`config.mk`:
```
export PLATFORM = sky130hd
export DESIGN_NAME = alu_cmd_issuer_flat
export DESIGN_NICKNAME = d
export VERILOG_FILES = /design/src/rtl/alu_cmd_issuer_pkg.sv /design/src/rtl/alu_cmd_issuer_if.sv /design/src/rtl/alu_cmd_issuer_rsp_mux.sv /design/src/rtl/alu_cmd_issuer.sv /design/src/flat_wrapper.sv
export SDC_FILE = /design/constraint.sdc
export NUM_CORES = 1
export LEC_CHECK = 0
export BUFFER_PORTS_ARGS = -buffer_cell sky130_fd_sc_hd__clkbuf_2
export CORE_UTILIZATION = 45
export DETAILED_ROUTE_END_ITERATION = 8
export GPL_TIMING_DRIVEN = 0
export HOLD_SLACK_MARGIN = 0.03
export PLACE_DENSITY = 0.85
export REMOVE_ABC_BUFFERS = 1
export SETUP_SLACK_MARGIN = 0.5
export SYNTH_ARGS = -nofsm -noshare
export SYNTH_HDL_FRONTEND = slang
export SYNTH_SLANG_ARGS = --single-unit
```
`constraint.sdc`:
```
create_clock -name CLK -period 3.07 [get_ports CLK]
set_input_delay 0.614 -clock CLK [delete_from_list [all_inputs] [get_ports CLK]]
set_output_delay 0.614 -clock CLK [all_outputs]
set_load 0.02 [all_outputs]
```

==

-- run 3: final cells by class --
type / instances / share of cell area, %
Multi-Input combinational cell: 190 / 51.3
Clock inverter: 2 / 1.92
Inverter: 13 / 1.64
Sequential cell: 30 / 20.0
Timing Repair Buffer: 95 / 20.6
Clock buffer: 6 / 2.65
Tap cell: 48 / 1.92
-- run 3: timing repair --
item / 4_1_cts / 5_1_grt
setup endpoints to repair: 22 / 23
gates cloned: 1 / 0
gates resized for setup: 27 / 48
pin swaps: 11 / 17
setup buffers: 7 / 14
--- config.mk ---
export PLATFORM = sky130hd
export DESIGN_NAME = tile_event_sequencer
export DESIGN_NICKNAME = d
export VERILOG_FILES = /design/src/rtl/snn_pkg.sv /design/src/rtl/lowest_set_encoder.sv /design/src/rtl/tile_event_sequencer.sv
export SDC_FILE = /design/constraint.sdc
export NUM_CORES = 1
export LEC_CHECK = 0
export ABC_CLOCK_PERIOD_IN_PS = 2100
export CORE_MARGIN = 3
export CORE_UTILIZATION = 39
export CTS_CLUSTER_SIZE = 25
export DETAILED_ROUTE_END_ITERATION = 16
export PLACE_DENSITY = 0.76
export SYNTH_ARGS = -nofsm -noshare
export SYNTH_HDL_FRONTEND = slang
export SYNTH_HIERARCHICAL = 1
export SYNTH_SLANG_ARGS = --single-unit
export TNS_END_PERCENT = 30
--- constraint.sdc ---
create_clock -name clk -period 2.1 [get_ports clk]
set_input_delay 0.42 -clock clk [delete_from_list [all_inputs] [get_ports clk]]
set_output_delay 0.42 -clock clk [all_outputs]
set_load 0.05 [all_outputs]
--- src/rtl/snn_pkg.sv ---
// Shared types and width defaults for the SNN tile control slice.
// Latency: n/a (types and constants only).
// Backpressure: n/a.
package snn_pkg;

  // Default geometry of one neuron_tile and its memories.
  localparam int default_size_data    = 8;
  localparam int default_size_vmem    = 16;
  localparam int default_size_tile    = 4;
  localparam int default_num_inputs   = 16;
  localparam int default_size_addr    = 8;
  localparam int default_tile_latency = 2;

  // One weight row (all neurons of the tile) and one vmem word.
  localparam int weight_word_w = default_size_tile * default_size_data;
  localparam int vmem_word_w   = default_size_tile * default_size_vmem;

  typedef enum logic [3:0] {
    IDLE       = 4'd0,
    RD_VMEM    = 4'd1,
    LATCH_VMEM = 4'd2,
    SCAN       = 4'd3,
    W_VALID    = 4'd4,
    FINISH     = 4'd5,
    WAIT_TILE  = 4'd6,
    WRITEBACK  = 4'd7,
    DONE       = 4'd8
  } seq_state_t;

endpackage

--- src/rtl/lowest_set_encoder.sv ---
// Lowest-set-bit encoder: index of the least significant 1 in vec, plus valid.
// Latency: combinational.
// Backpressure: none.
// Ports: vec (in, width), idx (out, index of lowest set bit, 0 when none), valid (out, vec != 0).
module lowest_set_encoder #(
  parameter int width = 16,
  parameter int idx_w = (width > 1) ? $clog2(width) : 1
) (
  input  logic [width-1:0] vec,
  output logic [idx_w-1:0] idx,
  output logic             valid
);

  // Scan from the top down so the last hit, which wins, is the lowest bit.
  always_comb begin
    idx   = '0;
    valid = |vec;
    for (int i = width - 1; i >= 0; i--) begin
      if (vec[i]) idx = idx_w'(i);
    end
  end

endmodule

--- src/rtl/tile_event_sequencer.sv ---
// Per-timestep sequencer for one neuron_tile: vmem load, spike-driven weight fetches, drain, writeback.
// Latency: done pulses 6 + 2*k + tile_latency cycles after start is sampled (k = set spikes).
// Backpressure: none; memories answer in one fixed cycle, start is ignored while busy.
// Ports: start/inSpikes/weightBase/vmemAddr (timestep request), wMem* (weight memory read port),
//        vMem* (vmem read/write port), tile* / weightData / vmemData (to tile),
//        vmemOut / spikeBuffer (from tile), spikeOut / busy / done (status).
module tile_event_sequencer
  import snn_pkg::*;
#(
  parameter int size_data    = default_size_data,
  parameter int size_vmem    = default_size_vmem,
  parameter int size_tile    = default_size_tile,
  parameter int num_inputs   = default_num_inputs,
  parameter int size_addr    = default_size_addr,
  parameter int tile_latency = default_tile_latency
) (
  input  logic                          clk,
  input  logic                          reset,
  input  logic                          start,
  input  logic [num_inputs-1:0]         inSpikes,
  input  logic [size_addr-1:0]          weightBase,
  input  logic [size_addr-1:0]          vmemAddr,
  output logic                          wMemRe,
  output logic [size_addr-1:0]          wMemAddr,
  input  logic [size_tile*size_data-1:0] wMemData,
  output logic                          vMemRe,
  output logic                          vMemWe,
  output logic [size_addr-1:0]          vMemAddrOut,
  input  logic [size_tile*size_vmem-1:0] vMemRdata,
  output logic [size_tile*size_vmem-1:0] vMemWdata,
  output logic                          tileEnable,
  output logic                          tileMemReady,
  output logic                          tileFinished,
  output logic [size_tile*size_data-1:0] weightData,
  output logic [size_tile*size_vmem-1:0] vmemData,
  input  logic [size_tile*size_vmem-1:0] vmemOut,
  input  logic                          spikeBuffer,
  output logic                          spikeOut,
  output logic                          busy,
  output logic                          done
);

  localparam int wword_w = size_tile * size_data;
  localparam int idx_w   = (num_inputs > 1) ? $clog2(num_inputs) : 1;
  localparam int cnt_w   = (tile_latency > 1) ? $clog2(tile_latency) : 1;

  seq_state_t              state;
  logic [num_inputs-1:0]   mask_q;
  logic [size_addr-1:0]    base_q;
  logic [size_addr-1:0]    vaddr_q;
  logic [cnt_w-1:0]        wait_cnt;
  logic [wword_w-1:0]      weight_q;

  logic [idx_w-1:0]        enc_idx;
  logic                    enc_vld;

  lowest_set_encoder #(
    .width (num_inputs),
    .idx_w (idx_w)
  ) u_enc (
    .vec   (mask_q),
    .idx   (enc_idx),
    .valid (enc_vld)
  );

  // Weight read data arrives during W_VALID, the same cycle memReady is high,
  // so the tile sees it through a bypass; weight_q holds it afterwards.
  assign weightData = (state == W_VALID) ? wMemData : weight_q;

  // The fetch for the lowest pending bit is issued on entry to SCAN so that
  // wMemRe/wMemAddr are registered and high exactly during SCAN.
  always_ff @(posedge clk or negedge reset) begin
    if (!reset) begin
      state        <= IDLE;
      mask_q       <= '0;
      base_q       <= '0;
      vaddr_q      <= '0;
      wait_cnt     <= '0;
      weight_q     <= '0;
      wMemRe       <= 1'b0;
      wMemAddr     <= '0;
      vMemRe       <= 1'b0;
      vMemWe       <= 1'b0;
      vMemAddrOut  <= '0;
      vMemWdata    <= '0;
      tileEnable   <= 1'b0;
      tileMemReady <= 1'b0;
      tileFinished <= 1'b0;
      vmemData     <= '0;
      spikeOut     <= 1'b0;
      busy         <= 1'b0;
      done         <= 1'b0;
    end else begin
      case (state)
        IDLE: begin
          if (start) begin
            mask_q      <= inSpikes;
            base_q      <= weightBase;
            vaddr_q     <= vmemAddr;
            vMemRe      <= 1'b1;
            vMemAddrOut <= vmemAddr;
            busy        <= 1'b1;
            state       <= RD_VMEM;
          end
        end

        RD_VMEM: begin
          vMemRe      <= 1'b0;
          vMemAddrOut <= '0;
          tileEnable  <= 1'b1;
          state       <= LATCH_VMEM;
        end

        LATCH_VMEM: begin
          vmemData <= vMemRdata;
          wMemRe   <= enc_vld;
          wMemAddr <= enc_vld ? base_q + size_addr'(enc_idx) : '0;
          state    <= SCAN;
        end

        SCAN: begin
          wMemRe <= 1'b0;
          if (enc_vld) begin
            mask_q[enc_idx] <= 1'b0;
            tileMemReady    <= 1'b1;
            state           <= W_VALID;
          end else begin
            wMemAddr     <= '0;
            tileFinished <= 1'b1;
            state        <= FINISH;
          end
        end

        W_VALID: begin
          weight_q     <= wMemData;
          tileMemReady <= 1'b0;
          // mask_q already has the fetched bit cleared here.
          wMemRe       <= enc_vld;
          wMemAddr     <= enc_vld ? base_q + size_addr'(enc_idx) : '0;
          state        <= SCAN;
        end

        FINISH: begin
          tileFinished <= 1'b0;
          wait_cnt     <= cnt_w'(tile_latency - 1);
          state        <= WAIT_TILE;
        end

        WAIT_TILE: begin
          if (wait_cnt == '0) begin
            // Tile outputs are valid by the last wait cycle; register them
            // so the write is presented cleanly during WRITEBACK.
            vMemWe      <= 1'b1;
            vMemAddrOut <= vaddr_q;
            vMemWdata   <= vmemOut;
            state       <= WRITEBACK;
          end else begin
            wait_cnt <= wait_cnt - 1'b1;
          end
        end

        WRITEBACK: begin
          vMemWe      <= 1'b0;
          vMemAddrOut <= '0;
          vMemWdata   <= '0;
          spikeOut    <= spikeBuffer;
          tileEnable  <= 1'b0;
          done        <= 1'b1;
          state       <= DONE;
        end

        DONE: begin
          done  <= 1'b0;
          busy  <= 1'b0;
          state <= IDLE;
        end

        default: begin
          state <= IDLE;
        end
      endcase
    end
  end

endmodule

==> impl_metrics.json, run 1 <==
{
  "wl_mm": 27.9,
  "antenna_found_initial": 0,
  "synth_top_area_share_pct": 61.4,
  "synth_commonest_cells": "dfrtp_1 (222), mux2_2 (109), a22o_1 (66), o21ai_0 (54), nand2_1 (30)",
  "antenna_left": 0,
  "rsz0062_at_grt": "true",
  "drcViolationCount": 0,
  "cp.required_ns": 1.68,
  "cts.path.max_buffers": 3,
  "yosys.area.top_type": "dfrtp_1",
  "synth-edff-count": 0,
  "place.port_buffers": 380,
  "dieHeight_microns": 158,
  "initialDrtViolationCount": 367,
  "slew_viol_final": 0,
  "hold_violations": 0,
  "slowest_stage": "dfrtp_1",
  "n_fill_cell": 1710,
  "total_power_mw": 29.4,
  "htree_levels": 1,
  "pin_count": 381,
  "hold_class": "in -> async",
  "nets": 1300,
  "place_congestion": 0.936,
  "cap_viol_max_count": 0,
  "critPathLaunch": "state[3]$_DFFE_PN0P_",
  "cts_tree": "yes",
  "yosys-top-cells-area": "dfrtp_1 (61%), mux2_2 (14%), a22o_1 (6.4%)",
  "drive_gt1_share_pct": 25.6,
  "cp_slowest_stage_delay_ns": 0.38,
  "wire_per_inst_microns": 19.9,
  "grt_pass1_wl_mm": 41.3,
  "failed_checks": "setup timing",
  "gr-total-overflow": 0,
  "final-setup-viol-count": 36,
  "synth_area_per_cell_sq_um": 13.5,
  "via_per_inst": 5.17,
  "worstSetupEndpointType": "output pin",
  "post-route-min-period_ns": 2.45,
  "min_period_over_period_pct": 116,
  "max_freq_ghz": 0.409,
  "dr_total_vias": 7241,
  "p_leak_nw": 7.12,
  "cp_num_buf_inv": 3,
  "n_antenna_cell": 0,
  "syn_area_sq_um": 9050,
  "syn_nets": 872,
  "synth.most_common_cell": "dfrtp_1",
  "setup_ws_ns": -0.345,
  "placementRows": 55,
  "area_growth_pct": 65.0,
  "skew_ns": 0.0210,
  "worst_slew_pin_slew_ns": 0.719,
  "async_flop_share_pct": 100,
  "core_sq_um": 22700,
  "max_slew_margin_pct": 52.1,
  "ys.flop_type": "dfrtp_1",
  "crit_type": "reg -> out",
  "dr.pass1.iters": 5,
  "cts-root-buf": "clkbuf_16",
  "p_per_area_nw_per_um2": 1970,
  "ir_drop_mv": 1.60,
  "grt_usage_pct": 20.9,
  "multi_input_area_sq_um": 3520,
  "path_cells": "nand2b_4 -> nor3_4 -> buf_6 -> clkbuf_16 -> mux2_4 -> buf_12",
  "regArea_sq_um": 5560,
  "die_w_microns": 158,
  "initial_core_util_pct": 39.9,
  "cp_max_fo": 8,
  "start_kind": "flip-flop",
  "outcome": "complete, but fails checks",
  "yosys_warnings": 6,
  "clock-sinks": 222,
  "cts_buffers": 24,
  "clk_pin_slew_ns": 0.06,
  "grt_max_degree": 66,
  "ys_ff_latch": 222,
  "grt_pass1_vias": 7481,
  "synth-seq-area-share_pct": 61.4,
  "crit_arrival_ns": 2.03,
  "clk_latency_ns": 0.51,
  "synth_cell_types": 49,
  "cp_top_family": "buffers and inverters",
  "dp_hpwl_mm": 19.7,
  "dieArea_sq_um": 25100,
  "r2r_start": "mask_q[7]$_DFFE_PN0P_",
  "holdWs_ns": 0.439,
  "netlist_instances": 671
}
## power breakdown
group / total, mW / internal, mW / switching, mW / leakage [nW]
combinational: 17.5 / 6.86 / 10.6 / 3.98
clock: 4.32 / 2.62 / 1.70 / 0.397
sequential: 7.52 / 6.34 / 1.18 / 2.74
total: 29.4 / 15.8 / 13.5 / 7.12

---

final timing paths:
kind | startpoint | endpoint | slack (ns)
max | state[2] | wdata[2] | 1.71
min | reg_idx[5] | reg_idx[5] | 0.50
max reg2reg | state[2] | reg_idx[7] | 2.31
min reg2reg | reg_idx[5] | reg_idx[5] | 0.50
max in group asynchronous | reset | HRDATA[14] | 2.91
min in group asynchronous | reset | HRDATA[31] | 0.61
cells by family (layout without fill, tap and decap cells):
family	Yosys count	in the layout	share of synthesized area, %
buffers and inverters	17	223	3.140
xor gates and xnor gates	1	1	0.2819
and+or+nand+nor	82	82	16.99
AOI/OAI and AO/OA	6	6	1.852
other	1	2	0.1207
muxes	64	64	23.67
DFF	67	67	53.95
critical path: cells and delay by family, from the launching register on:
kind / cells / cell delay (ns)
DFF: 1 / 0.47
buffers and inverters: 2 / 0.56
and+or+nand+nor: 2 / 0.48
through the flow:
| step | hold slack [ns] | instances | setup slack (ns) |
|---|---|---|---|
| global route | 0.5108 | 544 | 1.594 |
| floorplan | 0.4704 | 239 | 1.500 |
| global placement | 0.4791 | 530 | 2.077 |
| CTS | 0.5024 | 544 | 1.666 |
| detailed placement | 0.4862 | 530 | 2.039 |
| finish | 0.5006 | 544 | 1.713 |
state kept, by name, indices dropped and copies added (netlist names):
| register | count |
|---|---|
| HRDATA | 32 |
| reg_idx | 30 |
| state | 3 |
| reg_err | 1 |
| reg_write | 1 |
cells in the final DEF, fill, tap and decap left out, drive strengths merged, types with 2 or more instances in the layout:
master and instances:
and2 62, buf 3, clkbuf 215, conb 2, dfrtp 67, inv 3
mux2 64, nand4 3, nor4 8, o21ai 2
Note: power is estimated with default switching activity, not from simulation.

# Problem requirements:
Looking at the data above, write out exactly the lines that start at the one containing "-- run 3: final" and end at the one containing "pin swaps: 11 / 17"; include both and nothing beyond.

# Answer for this exercise:
-- run 3: final cells by class --
type / instances / share of cell area, %
Multi-Input combinational cell: 190 / 51.3
Clock inverter: 2 / 1.92
Inverter: 13 / 1.64
Sequential cell: 30 / 20.0
Timing Repair Buffer: 95 / 20.6
Clock buffer: 6 / 2.65
Tap cell: 48 / 1.92
-- run 3: timing repair --
item / 4_1_cts / 5_1_grt
setup endpoints to repair: 22 / 23
gates cloned: 1 / 0
gates resized for setup: 27 / 48
pin swaps: 11 / 17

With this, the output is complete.